**WHAT THIS TASK INVOLVES:** Report back every line in the data that includes the string "buffers".

(Beginning of THE RECORDS)

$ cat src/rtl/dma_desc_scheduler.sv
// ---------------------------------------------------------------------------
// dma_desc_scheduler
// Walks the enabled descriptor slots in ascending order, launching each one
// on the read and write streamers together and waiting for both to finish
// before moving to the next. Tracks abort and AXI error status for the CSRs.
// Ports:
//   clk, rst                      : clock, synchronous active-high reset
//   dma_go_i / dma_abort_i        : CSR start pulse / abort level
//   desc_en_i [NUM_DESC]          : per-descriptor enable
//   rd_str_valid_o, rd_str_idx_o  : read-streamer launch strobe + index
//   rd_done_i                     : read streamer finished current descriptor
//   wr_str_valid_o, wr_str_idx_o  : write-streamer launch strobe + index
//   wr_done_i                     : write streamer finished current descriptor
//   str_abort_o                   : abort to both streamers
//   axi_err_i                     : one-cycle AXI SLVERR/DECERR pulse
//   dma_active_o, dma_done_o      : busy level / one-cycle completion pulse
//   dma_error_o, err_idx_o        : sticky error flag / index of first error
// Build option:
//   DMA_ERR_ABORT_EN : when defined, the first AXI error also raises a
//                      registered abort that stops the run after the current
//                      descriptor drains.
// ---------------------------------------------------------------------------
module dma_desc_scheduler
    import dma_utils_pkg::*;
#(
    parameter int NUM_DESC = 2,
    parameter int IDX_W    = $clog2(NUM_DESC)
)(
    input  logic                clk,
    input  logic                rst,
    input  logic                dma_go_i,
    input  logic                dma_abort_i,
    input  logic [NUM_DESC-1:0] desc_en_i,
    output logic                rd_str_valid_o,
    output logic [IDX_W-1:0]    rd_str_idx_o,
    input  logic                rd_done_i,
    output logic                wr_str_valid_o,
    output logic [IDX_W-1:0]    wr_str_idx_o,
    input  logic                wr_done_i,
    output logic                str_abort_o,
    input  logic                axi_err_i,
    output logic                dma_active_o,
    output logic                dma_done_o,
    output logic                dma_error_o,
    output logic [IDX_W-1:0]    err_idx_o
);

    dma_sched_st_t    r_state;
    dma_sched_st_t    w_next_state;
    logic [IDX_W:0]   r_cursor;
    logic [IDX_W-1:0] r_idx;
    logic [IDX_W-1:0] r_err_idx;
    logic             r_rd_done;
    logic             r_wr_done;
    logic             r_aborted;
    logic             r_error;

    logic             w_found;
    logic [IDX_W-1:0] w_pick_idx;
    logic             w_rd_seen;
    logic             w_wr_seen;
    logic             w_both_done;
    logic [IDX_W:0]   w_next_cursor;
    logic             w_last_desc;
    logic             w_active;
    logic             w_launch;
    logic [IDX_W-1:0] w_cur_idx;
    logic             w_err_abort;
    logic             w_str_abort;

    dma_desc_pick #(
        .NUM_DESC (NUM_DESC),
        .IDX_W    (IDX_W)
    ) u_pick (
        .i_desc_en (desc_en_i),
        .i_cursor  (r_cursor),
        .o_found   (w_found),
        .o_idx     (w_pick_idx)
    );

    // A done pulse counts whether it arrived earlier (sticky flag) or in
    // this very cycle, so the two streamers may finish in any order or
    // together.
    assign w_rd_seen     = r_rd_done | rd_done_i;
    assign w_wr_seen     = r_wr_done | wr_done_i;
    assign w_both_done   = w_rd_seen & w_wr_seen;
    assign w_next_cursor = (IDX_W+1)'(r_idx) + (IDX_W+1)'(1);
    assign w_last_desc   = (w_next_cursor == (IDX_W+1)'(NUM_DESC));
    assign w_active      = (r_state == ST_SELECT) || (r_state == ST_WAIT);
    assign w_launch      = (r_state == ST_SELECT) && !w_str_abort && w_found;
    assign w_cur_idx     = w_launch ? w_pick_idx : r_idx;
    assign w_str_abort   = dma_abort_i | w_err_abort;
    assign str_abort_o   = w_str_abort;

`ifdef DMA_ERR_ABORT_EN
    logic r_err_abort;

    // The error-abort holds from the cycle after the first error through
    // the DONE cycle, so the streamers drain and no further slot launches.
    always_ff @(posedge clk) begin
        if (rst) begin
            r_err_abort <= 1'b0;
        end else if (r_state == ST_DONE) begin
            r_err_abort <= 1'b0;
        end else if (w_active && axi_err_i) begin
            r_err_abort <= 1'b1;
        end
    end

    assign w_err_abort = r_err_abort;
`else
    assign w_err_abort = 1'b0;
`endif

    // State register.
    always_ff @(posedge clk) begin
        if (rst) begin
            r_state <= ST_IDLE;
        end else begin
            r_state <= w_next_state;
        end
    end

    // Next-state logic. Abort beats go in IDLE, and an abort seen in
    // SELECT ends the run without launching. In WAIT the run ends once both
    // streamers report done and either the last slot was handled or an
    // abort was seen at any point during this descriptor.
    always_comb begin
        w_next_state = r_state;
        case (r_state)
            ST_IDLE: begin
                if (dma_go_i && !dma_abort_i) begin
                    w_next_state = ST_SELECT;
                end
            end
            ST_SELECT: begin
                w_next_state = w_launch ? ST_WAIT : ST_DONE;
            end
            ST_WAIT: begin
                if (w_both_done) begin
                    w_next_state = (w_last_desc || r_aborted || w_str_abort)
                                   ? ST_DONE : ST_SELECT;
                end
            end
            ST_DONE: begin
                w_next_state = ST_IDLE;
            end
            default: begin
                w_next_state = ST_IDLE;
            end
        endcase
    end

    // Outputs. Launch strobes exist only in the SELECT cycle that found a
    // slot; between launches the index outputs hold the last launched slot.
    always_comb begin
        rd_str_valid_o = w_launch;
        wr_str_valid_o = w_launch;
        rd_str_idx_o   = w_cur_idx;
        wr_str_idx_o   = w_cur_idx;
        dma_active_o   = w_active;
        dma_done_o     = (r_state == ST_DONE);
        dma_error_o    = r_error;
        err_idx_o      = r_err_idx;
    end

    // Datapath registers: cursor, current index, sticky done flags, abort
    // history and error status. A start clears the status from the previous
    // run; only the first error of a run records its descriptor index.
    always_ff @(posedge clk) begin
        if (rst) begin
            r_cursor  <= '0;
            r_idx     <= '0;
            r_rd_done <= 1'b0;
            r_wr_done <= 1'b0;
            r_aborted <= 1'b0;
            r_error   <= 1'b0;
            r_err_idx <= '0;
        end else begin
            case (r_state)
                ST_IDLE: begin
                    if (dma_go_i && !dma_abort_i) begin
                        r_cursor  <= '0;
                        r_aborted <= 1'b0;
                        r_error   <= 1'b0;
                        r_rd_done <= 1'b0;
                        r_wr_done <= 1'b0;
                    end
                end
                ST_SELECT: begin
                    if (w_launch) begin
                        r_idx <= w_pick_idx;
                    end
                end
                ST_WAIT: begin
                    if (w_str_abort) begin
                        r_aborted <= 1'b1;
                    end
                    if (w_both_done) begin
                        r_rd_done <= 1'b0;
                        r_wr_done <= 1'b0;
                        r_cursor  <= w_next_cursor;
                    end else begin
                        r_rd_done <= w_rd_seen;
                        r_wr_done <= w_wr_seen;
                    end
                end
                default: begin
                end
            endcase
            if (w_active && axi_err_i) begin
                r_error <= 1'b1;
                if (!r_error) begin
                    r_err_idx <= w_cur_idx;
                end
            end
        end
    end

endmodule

(End of THE RECORDS)
(Beginning of THE RECORDS)

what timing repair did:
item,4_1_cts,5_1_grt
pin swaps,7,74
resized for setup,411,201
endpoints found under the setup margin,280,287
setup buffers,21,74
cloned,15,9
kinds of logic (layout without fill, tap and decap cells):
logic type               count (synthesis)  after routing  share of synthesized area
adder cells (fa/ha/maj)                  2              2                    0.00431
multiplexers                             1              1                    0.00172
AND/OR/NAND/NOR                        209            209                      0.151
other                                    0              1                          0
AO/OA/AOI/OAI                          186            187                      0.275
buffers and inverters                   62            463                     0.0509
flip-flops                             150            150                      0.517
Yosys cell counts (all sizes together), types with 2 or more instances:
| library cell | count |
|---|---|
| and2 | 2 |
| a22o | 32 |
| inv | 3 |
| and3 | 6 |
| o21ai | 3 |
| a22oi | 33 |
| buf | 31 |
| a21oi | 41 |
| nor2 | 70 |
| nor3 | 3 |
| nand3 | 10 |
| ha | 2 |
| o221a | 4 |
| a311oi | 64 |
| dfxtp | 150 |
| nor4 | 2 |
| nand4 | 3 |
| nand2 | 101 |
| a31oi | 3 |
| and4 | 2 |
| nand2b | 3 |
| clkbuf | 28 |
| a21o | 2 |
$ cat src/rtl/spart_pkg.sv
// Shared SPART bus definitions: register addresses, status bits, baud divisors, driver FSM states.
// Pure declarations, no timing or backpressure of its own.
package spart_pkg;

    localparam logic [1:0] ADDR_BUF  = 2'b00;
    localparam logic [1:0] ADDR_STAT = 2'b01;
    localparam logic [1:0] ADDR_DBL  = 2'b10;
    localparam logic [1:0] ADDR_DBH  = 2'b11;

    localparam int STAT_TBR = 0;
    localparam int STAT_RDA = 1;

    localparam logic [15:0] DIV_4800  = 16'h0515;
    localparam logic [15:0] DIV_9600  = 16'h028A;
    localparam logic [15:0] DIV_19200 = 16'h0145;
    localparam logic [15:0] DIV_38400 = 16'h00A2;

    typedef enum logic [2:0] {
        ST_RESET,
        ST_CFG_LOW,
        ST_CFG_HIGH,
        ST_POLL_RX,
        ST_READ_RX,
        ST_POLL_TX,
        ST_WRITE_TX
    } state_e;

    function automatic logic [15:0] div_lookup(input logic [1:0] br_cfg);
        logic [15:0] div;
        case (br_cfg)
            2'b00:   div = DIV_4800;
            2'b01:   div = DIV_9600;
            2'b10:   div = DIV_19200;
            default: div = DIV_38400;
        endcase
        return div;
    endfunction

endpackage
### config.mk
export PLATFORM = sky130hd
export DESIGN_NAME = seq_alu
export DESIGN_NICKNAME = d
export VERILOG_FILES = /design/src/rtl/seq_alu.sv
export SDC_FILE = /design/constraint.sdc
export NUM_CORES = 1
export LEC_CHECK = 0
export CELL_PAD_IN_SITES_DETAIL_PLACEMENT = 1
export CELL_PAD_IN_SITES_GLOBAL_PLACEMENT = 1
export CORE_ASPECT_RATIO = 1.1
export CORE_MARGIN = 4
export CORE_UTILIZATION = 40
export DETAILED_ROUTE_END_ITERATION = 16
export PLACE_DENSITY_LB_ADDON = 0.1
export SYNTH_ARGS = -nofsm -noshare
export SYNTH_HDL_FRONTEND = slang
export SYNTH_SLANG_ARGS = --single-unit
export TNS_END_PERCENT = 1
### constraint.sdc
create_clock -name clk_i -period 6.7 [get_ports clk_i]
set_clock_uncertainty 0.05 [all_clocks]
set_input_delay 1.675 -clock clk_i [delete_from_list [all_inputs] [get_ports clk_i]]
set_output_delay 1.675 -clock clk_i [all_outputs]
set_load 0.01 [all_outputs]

(End of THE RECORDS)

**OUTPUT BELOW:**
setup buffers,21,74
buffers and inverters                   62            463                     0.0509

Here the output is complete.